Background
In rural Uganda, methods for cooking, heating and lighting commonly generate high levels of household air pollution (HAP), and exposure to the smoke emitted by these methods is intensely harmful to health. Chronic smoke exposure causes wide-ranging and lifelong negative health impacts. In rural Uganda, women and children are disproportionately affected by smoke exposure in the home.
During pregnancy, chronic exposure to smoke can lead to an unhealthy placenta which slows babies’ growth in the womb causing pre-term birth and low birth weights. Mothers experience a heightened risk of anti-partum haemorrhage and pre-eclampsia, and during labour there is an increased risk of birth asphyxia and stillbirth.
Children exposed to smoke have double the rate of chest infections compared to those not exposed. They are more likely to develop inflammatory conditions such as asthma, tuberculosis and, in later life, chronic obstructive pulmonary disease, or COPD (
the third highest cause of death globally). Babies and children who are exposed to smoke have a higher risk of dying early.
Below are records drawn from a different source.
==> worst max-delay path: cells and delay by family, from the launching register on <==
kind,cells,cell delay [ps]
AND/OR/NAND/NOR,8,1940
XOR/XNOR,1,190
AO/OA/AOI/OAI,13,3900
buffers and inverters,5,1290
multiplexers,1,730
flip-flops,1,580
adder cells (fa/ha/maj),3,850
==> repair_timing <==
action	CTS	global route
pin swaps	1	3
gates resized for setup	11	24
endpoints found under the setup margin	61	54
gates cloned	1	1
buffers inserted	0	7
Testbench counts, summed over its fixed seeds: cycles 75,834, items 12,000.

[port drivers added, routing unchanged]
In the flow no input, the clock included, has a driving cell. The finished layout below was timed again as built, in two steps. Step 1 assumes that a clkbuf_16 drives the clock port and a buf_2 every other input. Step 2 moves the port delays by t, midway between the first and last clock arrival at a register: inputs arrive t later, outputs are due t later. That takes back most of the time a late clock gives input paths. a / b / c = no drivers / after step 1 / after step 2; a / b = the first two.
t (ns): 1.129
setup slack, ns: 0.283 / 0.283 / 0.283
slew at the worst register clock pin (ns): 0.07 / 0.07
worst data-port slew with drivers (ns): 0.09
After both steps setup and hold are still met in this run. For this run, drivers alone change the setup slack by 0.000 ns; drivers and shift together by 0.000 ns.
From an optimization exercise on the open Yosys and OpenROAD flow, aimed at small area; shortcuts taken in it are not production practice. Only simulation tests tie the RTL to the original design; equivalence was not proved. Power and IR drop assume default switching activity.

== try-ember ==
==> flow/design.v <==
package cpu_pkg;
    typedef logic signed [16-1:0] word_t;
    typedef logic [12-1:0] pc_t;
    typedef logic [16-1:0] instr_t;
    typedef logic [4-1:0] reg_addr_t;
    typedef logic [12-1:0] data_addr_t;
    typedef enum logic [2:0] {
        st_fetch,
        st_fetch_wait,
        st_execute,
        st_mem,
        st_mem_wait,
        st_halt
    } ctrl_state_t;
endpackage
`timescale 1ns/10ps
module cpu_top (
    input  logic                clk,
    input  logic                rst_n,
    output logic                fetch_req,
    output cpu_pkg::pc_t        fetch_addr,
    input  logic                fetch_valid,
    input  cpu_pkg::instr_t     fetch_instr,
    output logic                mem_rd_req,
    output logic                mem_wr_req,
    output cpu_pkg::data_addr_t mem_addr,
    output cpu_pkg::word_t      mem_wdata,
    input  logic                mem_rvalid,
    input  cpu_pkg::word_t      mem_rdata,
    input  logic                mem_wack,
    output logic                retire,
    output logic                halted
);
    localparam logic [2:0] S_CLR  = 3'd0;    
    localparam logic [2:0] S_F    = 3'd1;    
    localparam logic [2:0] S_FW   = 3'd2;    
    localparam logic [2:0] S_E1   = 3'd3;    
    localparam logic [2:0] S_E2   = 3'd4;    
    localparam logic [2:0] S_W    = 3'd5;    
    localparam logic [2:0] S_LW   = 3'd6;    
    localparam logic [2:0] S_HALT = 3'd7;
    logic [3:0] ph;
    logic [2:0] state;
    logic [2:0] state_next;
    logic       dpend;        
    logic       ir_ok;        
    logic       ir_rdy;       
    logic [15:0] ir;
    logic ph0, ph15;
    assign ph0  = (ph == 4'd0);
    assign ph15 = (ph == 4'd15);
    always_ff @(posedge clk or negedge rst_n) begin
        if (!rst_n) ph <= 4'd0;
        else        ph <= ph + 4'd1;
    end
    logic is_jmp, is_beq, is_mem, is_load, is_store, is_alu, is_sub, is_mul, is_slt;
    assign is_jmp   = ir[15] && !ir[13];
    assign is_beq   = ir[15] && ir[13];
    assign is_mem   = !ir[15] && ir[14];
    assign is_load  = is_mem && ir[13];
    assign is_store = is_mem && !ir[13];
    assign is_alu   = !ir[15] && !ir[14];
    assign is_sub   = (ir[13] == ir[0]);
    assign is_mul   = ir[13] && !ir[0];
    assign is_slt   = ir[13] && ir[0];
    logic in_clr, in_f, in_fw, in_e1, in_e2, in_w, in_lw, in_halt;
    assign in_clr  = (state == S_CLR);
    assign in_f    = (state == S_F);
    assign in_fw   = (state == S_FW);
    assign in_e1   = (state == S_E1);
    assign in_e2   = (state == S_E2);
    assign in_w    = (state == S_W);
    assign in_lw   = (state == S_LW);
    assign in_halt = (state == S_HALT);
    logic [15:0] rb0;         
    logic        rs_bit, rt_bit;
    logic        we_any;
    logic        wbit;
    logic [3:0]  wsel;
    assign rs_bit = rb0[ir[12:9]];
    assign rt_bit = rb0[ir[8:5]];
    assign wsel   = ir[14] ? ir[8:5] : ir[4:1];
    for (genvar r = 0; r < 16; r++) begin : g_ring
        logic        we_r;
        logic [15:0] q;
        assign we_r   = in_clr || (we_any && (wsel == 4'(r)));
        assign rb0[r] = q[0];
        always_ff @(posedge clk) begin
            q <= {(we_r ? wbit : q[0]), q[15:1]};
        end
    end
    logic [15:0] pcq;
    logic        pc_we;
    logic        pc_wbit;
    logic        pc_bit;
    assign pc_bit     = pcq[0];
    assign fetch_addr = pcq[11:0];
    always_ff @(posedge clk) begin
        pcq <= {(pc_we ? pc_wbit : pcq[0]), pcq[15:1]};
    end
    logic imm_bit;
    logic jt_bit;
    logic [15:0] jvec;
    assign imm_bit = ph[3] || ph[2] ? ir[4] : ir[ph[1:0]];
    assign jvec    = {ir[12:9], ir[12:1]};
    assign jt_bit  = jvec[ph];
    logic c;
    logic add_a, add_b, cin0, cin, sum, cout;
    assign add_a = (in_f || in_e2) ? pc_bit : rs_bit;
    assign add_b = in_f ? 1'b0 : ((in_e2 || is_mem) ? imm_bit : (rt_bit ^ is_sub));
    assign cin0  = in_f || (is_alu && is_sub && !in_e2);
    assign cin   = ph0 ? cin0 : c;
    assign sum   = add_a ^ add_b ^ cin;
    assign cout  = (add_a & add_b) | (add_a & cin) | (add_b & cin);
    always_ff @(posedge clk) begin
        c <= cout;
    end
    logic flag;
    logic eqbit;
    logic lt;
    assign eqbit = (rs_bit == rt_bit);
    assign lt    = (rs_bit != rt_bit) ? rs_bit : sum;
    always_ff @(posedge clk) begin
        if (in_e1) flag <= is_beq ? ((ph0 || flag) && eqbit) : lt;
    end
    logic [15:0] tq;
    logic        tshift;
    logic        tin;
    assign tshift = !(in_e2 || in_lw || (in_e1 && is_load && ph[3] && ph[2]));
    assign tin    = rt_bit && !is_load;
    always_ff @(posedge clk) begin
        if (mem_rvalid || tshift)
            tq <= {tin, tq[15:1]} | ({16{mem_rvalid}} & mem_rdata);
    end
    assign mem_wdata = {tq[4:0], tq[15:5]};
    logic [14:0] acc;
    logic [14:0] mp;
    logic        mb;
    assign mb = rs_bit && in_e2;
    logic [15:0] mc;
    assign mc[0] = 1'b0;
    for (genvar i = 0; i < 15; i++) begin : g_madd
        logic pp;
        assign pp      = mb && tq[i];
        assign mp[i]   = acc[i] ^ pp ^ mc[i];
        assign mc[i+1] = (acc[i] && pp) || (mc[i] && (acc[i] ^ pp));
    end
    always_ff @(posedge clk) begin
        acc <= {((in_e1 && is_mem) ? sum : (mb && tq[15])), mp[14:1]};
    end
    assign mem_addr = {sum, acc[14:4]};
    assign we_any = (in_e1 && is_alu && !ir[13])
                 || (in_e2 && is_alu)
                 || in_w;
    assign wbit   = in_clr ? 1'b0
                  : in_w   ? tq[0]
                  : in_e2  ? (ir[0] ? (ph0 && flag) : mp[0])
                  : sum;
    assign pc_we   = in_clr || in_f || (in_e1 && is_jmp) || (in_e2 && is_beq);
    assign pc_wbit = in_clr ? 1'b0 : (in_e1 ? jt_bit : sum);
    logic go;
    assign go = ir_rdy && !(is_mem && dpend);
    always_comb begin
        state_next = state;
        case (state)
            S_CLR:  if (ph15) state_next = S_F;
            S_F: begin
                if (ph0 && pcq[11]) state_next = S_HALT;
                else if (ph15)      state_next = go ? S_E1 : S_FW;
            end
            S_FW:   if (ph15 && go) state_next = S_E1;
            S_E1: begin
                if (ph15) begin
                    if (is_load)                              state_next = (dpend && !mem_rvalid) ? S_LW : S_W;
                    else if (is_alu && ir[13])                state_next = S_E2;
                    else if (is_beq && flag && eqbit)         state_next = S_E2;
                    else                                      state_next = S_F;
                end
            end
            S_E2:   if (ph15) state_next = S_F;
            S_W:    if (ph15) state_next = S_F;
            S_LW:   if (ph15 && (!dpend || mem_rvalid)) state_next = S_W;
            default: state_next = S_HALT;
        endcase
    end
    always_ff @(posedge clk or negedge rst_n) begin
        if (!rst_n) begin
            state   <= S_CLR;
            dpend   <= 1'b0;
        end else begin
            state <= state_next;
            if (mem_rd_req || mem_wr_req)       dpend <= 1'b1;
            else if (mem_rvalid || mem_wack)    dpend <= 1'b0;
        end
    end
    always_ff @(posedge clk) begin
        if (fetch_valid) ir <= fetch_instr;
        if (fetch_req)        ir_ok <= 1'b0;
        else if (fetch_valid) ir_ok <= 1'b1;
        if (ph == 4'd10)      ir_rdy <= ir_ok;
    end
    assign fetch_req  = in_f && ph0 && !pcq[11];
    assign mem_rd_req = in_e1 && is_load && (ph == 4'd11);
    assign mem_wr_req = in_e1 && is_store && (ph == 4'd11);
    assign retire     = ph15 && (in_e1 || in_e2 || in_w) && (state_next == S_F);
    assign halted     = in_halt && !dpend;
endmodule
==> flow/config.mk <==
export PLATFORM = sky130hd
export DESIGN_NAME = cpu_top
export DESIGN_NICKNAME = cpu_top
export VERILOG_FILES = /design/flow/design.v
export SDC_FILE = /design/flow/constraint.sdc
export NUM_CORES = 4
export LEC_CHECK = 0
export CAP_MARGIN = 20
export CORE_MARGIN = 2
export CORE_UTILIZATION = 70
export PLACE_DENSITY = 0.9
export SLEW_MARGIN = 20
==> flow/constraint.sdc <==
create_clock -name core_clock -period 10.0 [get_ports {clk}]
set_input_delay 2.0000 -clock core_clock [delete_from_list [all_inputs] [get_ports {clk}]]
set_output_delay 2.0000 -clock core_clock [all_outputs]
set_load 0.01 [all_outputs]
standard.sh (not shown) runs the stock make flow with config.mk's settings and CLKGATE_MAP_FILE= SYNTH_SCRIPT=/design/flow/synth_recipe.tcl, a recipe that flattens the netlist after the stock synthesis.
==> flow/flow/run.sh <==
#!/bin/bash
# Standard ORFS layout, with plain buf_1 port buffers and a lighter clock tree
# (small clock buffers, no CTS dummy loads).
set -euo pipefail
export BUFFER_PORTS_ARGS="-buffer_cell sky130_fd_sc_hd__buf_1"
export CTS_ARGS="-sink_clustering_enable -repair_clock_nets -dont_use_dummy_load -buf_list sky130_fd_sc_hd__clkbuf_4 -sink_clustering_size 12 -sink_clustering_max_diameter 40"
bash standard.sh > flow.log 2>&1
try-ember finished end to end and its layout was clean on timing, DRC and antenna.
Inputs modified between try-ember and try-lagoon:
diff --git a/flow/flow/run.sh b/flow/flow/run.sh
--- a/flow/flow/run.sh
+++ b/flow/flow/run.sh
@@ -6 +6 @@
-export CTS_ARGS="-sink_clustering_enable -repair_clock_nets -dont_use_dummy_load -buf_list sky130_fd_sc_hd__clkbuf_4 -sink_clustering_size 12 -sink_clustering_max_diameter 40"
+export CTS_ARGS="-sink_clustering_enable -repair_clock_nets -dont_use_dummy_load -buf_list sky130_fd_sc_hd__clkbuf_4 -sink_clustering_size 13 -sink_clustering_max_diameter 30"
==> notes.md <==
- Diff try-ember -> try-lagoon: global-route wire length before repair -about 1.2%, share of the cycle needed by the critical path after routing ~0 delta, fmax ~0 delta.
- try-ember was smaller in final cell area than try-lagoon.
[inputs] try-zinc vs try-lagoon
- PLACE_DENSITY: 0.9 -> 0.85
- CORE_UTILIZATION: 70 -> 65
diff --git a/flow/flow/run.sh b/flow/flow/run.sh
--- a/flow/flow/run.sh
+++ b/flow/flow/run.sh
@@ -6 +6 @@
-export CTS_ARGS="-sink_clustering_enable -repair_clock_nets -dont_use_dummy_load -buf_list sky130_fd_sc_hd__clkbuf_4 -sink_clustering_size 13 -sink_clustering_max_diameter 30"
+export CTS_ARGS="-sink_clustering_enable -repair_clock_nets -dont_use_dummy_load -buf_list sky130_fd_sc_hd__clkbuf_4 -sink_clustering_size 12 -sink_clustering_max_diameter 35"
## What came out
- The setup slack of try-zinc is larger than that of try-lagoon.
- Diff try-lagoon -> try-zinc | via count of the first global-routing pass | down by a few percent
- Diff try-zinc..try-lagoon | internal power consumption | negligible
- Cell area essentially unchanged between try-zinc and try-lagoon.
- try-zinc ends up with a via count that is about 2.4% lower than in try-lagoon.

-- afterwards: timing with drivers on the ports --
No port has a modelled driver above. Below, the same layouts with a new extraction and two added sets of constraints. Step 1 assumes that a clkbuf_16 drives the clock port and a buf_2 every other input. Step 2 moves the port delays by t, midway between the first and last clock arrival at a register: inputs arrive t later, outputs are due t later. That takes back most of the time a late clock gives input paths. Slacks: ideal ports / drivers / drivers and shift; pairs: ideal ports / drivers.
run | t, ns | setup WS [ns] | worst hold slack (ns) | worst register clock-pin slew, ns
try-ember | 0.633 | 2.329 / 2.329 / 2.329 | 0.304 / 0.304 / 0.304 | 0.12 / 0.12
try-lagoon | 0.640 | 2.343 / 2.343 / 2.343 | 0.260 / 0.260 / 0.260 | 0.12 / 0.12
try-zinc | 0.629 | 2.356 / 2.356 / 2.356 | 0.271 / 0.271 / 0.271 | 0.12 / 0.12
After both steps setup and hold are still met in every run listed.
What follows belongs to an exercise in optimizing a design on an open flow for small area; a production flow would make more cautious choices.
Function was not checked in any run shown here: the RTL went through the layout flow alone.
No activity file was given, so power comes from the tool's default toggle rates.

## flow/design.v (module list and top-level ports; edited modules follow where they fit)
// module pitch_table: 66 lines
// module synth_control: 71 lines
// module inc_core: 1299 lines
// module synth_axil_regs: 99 lines
// module oscillator: 35 lines
// module sine_core: 928 lines
// module phase_adder: 197 lines
// module pwm_modulator: 37 lines
// module midi_synth: 62 lines
module midi_synth #(
	parameter int sample_div = 16,
	parameter int pwm_bits = 8
) (
	input logic clock,
	input logic reset,
	input synth_pkg::axil_addr_t awaddr,
	input logic awvalid,
	output logic awready,
	input synth_pkg::axil_data_t wdata,
	input synth_pkg::axil_strb_t wstrb,
	input logic wvalid,
	output logic wready,
	output synth_pkg::axil_resp_t bresp,
	output logic bvalid,
	input logic bready,
	input synth_pkg::axil_addr_t araddr,
	input logic arvalid,
	output logic arready,
	output synth_pkg::axil_data_t rdata,
	output synth_pkg::axil_resp_t rresp,
	output logic rvalid,
	input logic rready,
	output logic audio_pwm,
	output logic audio_enable
);
  // ...
==> flow/run.sh <==
#!/bin/bash
# synth_recipe.tcl (not shown) runs the flow's synth.tcl, then flattens the netlist and writes it again
# the make line also repeats each setting of config.mk as NAME=value (left out here)
make -C /OpenROAD-flow-scripts/flow DESIGN_CONFIG=/design/flow/config.mk WORK_HOME=/design/flow/orfs CLKGATE_MAP_FILE= SYNTH_SCRIPT=/design/flow/synth_recipe.tcl finish
==> flow/config.mk <==
export PLATFORM = sky130hd
export DESIGN_NAME = midi_synth
export DESIGN_NICKNAME = midi_synth
export VERILOG_FILES = /design/flow/design.v
export SDC_FILE = /design/flow/constraint.sdc
export NUM_CORES = 4
export LEC_CHECK = 0
export CAP_MARGIN = 20
export CORE_MARGIN = 2
export CORE_UTILIZATION = 40
export SLEW_MARGIN = 20
==> flow/constraint.sdc <==
create_clock -name core_clock -period 12.0 [get_ports {clock}]
set_input_delay 2.4000 -clock core_clock [delete_from_list [all_inputs] [get_ports {clock}]]
set_output_delay 2.4000 -clock core_clock [all_outputs]
set_load 0.01 [all_outputs]
==> flow_metrics.tcl, run 1 <==
set metrics [dict create \
    outcome "complete, but fails checks" \
    so_faults "setup timing" \
    postSynth.asyncResetShare_pct 0 \
    largest_reg_flops 32 \
    area_growth_pct 24.54 \
    nonClkBufAreaFrac_pct 14.26 \
    reg2reg_slack_ns -0.81 \
    arrival_ns 13.09 \
    synth_simple_gate_area_share_pct 16.01 \
    multi_input_area_share_pct 61.85 \
    syn_area_per_cell_sq_um 8.458 \
    yosys.area.top_type "fa_1" \
    synth_common_cells "322 x inv_1, 268 x fa_1, 253 x nand2_1" \
    initial_core_util_pct 40.65 \
    whs_path_depth 1 \
    slowest_stage "fa_1" \
    m1WireLength_microns 26380 \
    use_met3_pct 2.758 \
    grt_start_max_net_pins 62 \
    final_cell_mix "318 x inv_1, 296 x buf_4, 250 x nand2_1, 247 x fa_1, 242 x nor2_1" \
    netSwitchingFraction_pct 43.82 \
    vias 16820 \
    final_util_pct 50.63 \
    route.met2.wl_microns 28510 \
    clk_latency_ns 0.42 \
    grt_pass1_wl_microns 97280 \
    sh_seq_area_pct 12.57 \
    ios 102 \
    reg2reg_from "u_control.cur_note[5]" \
    synth_top_family_by_area "adder cells" \
    top_layer_used "met4" \
    finalSetupViolCount 5 \
    dominant-cell-class "multi-input gates" \
    setup_slack_ns -0.8137 \
    p_seq_share_pct 21.7 \
    crit_path_start_kind "flop" \
]
Source: an optimization exercise on an open RTL-to-GDS flow (aim: small area and a short achievable clock period). Production flows keep margins and buffers that such runs may drop. At most, simulation tests tie the RTL to the original design; equivalence was not proved. Power and IR drop assume default switching activity.

==> build 24: inputs <==
==> flow/design.v <==
`timescale 1ns/1ps
module exec_stage (
  input  logic                  clk,
  input  logic                  rst_n,
  input  logic                  run,
  input  logic                  ien,
  input  logic                  write_reg,
  input  logic [3:0]            alu_op,
  input  logic                  alu_src_a,
  input  logic                  alu_src_b,
  input  logic [1:0]            fwd_a,
  input  logic [1:0]            fwd_b,
  input  logic [2:0]            br_type,
  input  logic                  jump,
  input  logic [1:0]            reg_dst,
  input  logic [31:0]           rd1,
  input  logic [31:0]           rd2,
  input  logic [31:0]           immed,
  input  logic [31:0]           pc,
  input  logic [25:0]           inst_field,
  input  logic [31:0]           aluout_m2,
  input  logic [31:0]           wb_data,
  output logic                  br_take,
  output logic [31:0]           branch_target,
  output logic                  ien_m1,
  output logic                  write_reg_m1,
  output logic [31:0]           aluout_m1,
  output logic [31:0]           src_b_m1,
  output logic [4:0]            reg_dst_addr_m1,
  output logic                  br_inst_m1,
  output logic                  ov_m1
);
  localparam int ADDER = 2;   
  logic [31:0] a_fwd, b_fwd;
  logic [3:0]  sa, sb;
  always_comb begin
    for (int k = 0; k < 4; k++) begin
      sa[k] = (fwd_a == k[1:0]);
      sb[k] = (fwd_b == k[1:0]);
    end
  end
  assign a_fwd = ({32{sa[0]}} & rd1) | ({32{sa[1]}} & aluout_m1) |
                 ({32{sa[2]}} & aluout_m2) | ({32{sa[3]}} & wb_data);
  assign b_fwd = ({32{sb[0]}} & rd2) | ({32{sb[1]}} & aluout_m1) |
                 ({32{sb[2]}} & aluout_m2) | ({32{sb[3]}} & wb_data);
  logic [31:0] pc4, pc8;
  logic [31:3] inc;   
  always_comb begin
    logic [31:3] t;
    t = {pc[30:3], 1'b1};
    for (int d = 1; d < 29; d = d * 2)
      for (int k = 31; k >= 3 + d; k--)
        if (((k - 3) % (2 * d)) >= d)
          t[k] = t[k] & t[3 + ((k - 3) / (2 * d)) * (2 * d) + d - 1];
    inc = t;
  end
  assign pc8 = {pc[31:3] ^ inc, pc[2:0]};
  assign pc4 = {pc[2] ? pc8[31:3] : pc[31:3], ~pc[2], pc[1:0]};
  logic        op_sub;    
  logic [31:0] opa, bx;
  assign op_sub = (alu_op[3:1] == 3'b001) | (alu_op[3:1] == 3'b100);
  assign opa = alu_src_a ? pc4 : a_fwd;
  assign bx  = (alu_src_b ? immed : b_fwd) ^ {32{op_sub}};
  logic [31:0] p, g;
  logic [32:0] c;   
  assign p = opa ^ bx;
  assign g = opa & bx;
  always_comb begin
    logic [32:0] gg, pp;
    gg = {g, op_sub};
    pp = {p, 1'b0};
    if (ADDER == 0) begin
      for (int d = 1; d < 33; d = d * 2)
        for (int i = 32; i >= d; i--) begin
          gg[i] = gg[i] | (pp[i] & gg[i-d]);
          pp[i] = pp[i] & pp[i-d];
        end
    end else if (ADDER == 2) begin
      for (int l = 0; l < 6; l++)
        for (int i = 32; i >= 0; i--)
          if ((i >> l) & 1) begin
            gg[i] = gg[i] | (pp[i] & gg[((i >> l) << l) - 1]);
            pp[i] = pp[i] & pp[((i >> l) << l) - 1];
          end
    end else begin
      for (int d = 1; d < 33; d = d * 2)
        for (int i = 2*d-1; i < 33; i = i + 2*d) begin
          gg[i] = gg[i] | (pp[i] & gg[i-d]);
          pp[i] = pp[i] & pp[i-d];
        end
      for (int d = 16; d >= 1; d = d / 2)
        for (int i = 3*d-1; i < 33; i = i + 2*d) begin
          gg[i] = gg[i] | (pp[i] & gg[i-d]);
          pp[i] = pp[i] & pp[i-d];
        end
    end
    c = gg;
  end
  logic lt_s, lt_u, ov;
  assign lt_s = p[31] ? ~c[31] : opa[31];
  assign lt_u = ~c[32];
  assign ov   = ((alu_op == 4'd0) | (alu_op == 4'd2)) & ~p[31] & (c[31] != opa[31]);
  logic        sh_left;
  logic [4:0]  sh_amt;
  logic [31:0] sr;
  assign sh_left = (alu_op == 4'd10) | (alu_op == 4'd13);
  assign sh_amt  = (alu_op == 4'd13) ? 5'd16 : inst_field[10:6];
  always_comb begin
    logic [31:0] s;
    logic        fill;
    fill = (alu_op == 4'd12) & bx[31];
    for (int i = 0; i < 32; i++) s[i] = sh_left ? bx[31-i] : bx[i];
    for (int k = 0; k < 5; k++)
      for (int i = 0; i < 32; i++)
        if (sh_amt[k]) s[i] = (i + (1 << k) < 32) ? s[(i + (1 << k)) % 32] : fill;
    sr = s;
  end
  logic e_sum, e_xor, e_and, e_nor, e_sr, e_sl;
  assign e_sum = (alu_op[3:2] == 2'b00);                  
  assign e_xor = (alu_op == 4'd6) | (alu_op == 4'd5);    
  assign e_and = (alu_op == 4'd4) | (alu_op == 4'd5);
  assign e_nor = (alu_op == 4'd7);
  assign e_sr  = (alu_op == 4'd11) | (alu_op == 4'd12);
  assign e_sl  = sh_left;
  logic [31:0] y0, x0, r;
  logic        k_r, k_bt;
  assign k_r  = e_sum;
  assign k_bt = e_sum & ~jump;
  always_comb begin
    for (int i = 0; i < 32; i++)
      y0[i] = ((e_sum | e_xor) & p[i]) | (e_and & g[i]) |
              (e_nor & ~(p[i] | g[i])) | (e_sr & sr[i]) | (e_sl & sr[31-i]);
    y0[0] = y0[0] | ((alu_op == 4'd8) & lt_s) | ((alu_op == 4'd9) & lt_u);
  end
  assign x0 = jump ? {pc4[31:28], inst_field, 2'b00} : y0;
  assign r  = y0 ^ (c[31:0] & {32{k_r}});
  logic eq, a_zero, a_neg;
  assign eq     = (a_fwd == b_fwd);
  assign a_zero = (a_fwd == 32'd0);
  assign a_neg  = a_fwd[31];
  always_comb begin
    case (br_type)
      3'd0:    br_take = 1'b0;
      3'd1:    br_take = 1'b1;
      3'd2:    br_take = eq;
      3'd3:    br_take = ~eq;
      3'd4:    br_take = a_neg | a_zero;
      3'd5:    br_take = a_neg;
      3'd6:    br_take = ~a_neg;
      default: br_take = ~a_neg & ~a_zero;
    endcase
  end
  assign branch_target = x0 ^ (c[31:0] & {32{k_bt}});
  logic br_inst;
  assign br_inst = (br_type != 3'd0);
  logic [4:0] dst;
  always_comb begin
    case (reg_dst)
      2'd0:    dst = inst_field[20:16];
      2'd1:    dst = inst_field[15:11];
      default: dst = 5'd31;
    endcase
  end
  logic ld, hold, ld_br, ld_alu;
  assign ld     = rst_n & run;
  assign hold   = rst_n & ~run;
  assign ld_br  = ld & br_inst;
  assign ld_alu = ld & ~br_inst;
  always_ff @(posedge clk) begin
    ien_m1          <= (ld & ien)                     | (hold & ien_m1);
    write_reg_m1    <= (ld & write_reg & ~ov)         | (hold & write_reg_m1);
    br_inst_m1      <= ld_br                          | (hold & br_inst_m1);
    ov_m1           <= (ld & ov)                      | (hold & ov_m1);
    aluout_m1       <= ({32{ld_br}} & pc8) | ({32{ld_alu}} & r) | ({32{hold}} & aluout_m1);
    src_b_m1        <= ({32{ld}} & b_fwd)             | ({32{hold}} & src_b_m1);
    reg_dst_addr_m1 <= ({5{ld}} & dst)                | ({5{hold}} & reg_dst_addr_m1);
  end
endmodule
In adulthood, smoke exposure is also associated with heart disease, stroke, dementia, COPD, severe asthma, respiratory infections, tuberculosis, cataracts, and cancer.
Starting in 2016, The Midwife Project aimed to produce culturally appropriate training materials in order for midwives and village health teams to deliver face-to-face teaching for pregnant women and mothers. The materials were developed collaboratively by research and health teams in the UK and Uganda and contained information about the risks associated with HAP as well as methods of preventing and reducing smoke exposure.
The materials were approved by the Ministry of Health in Uganda and used for training delivery in four pilot sites in Jinja, Uganda. An initial mixed-methods evaluation of this programme demonstrated acceptability, feasibility, and before-and-after knowledge gain.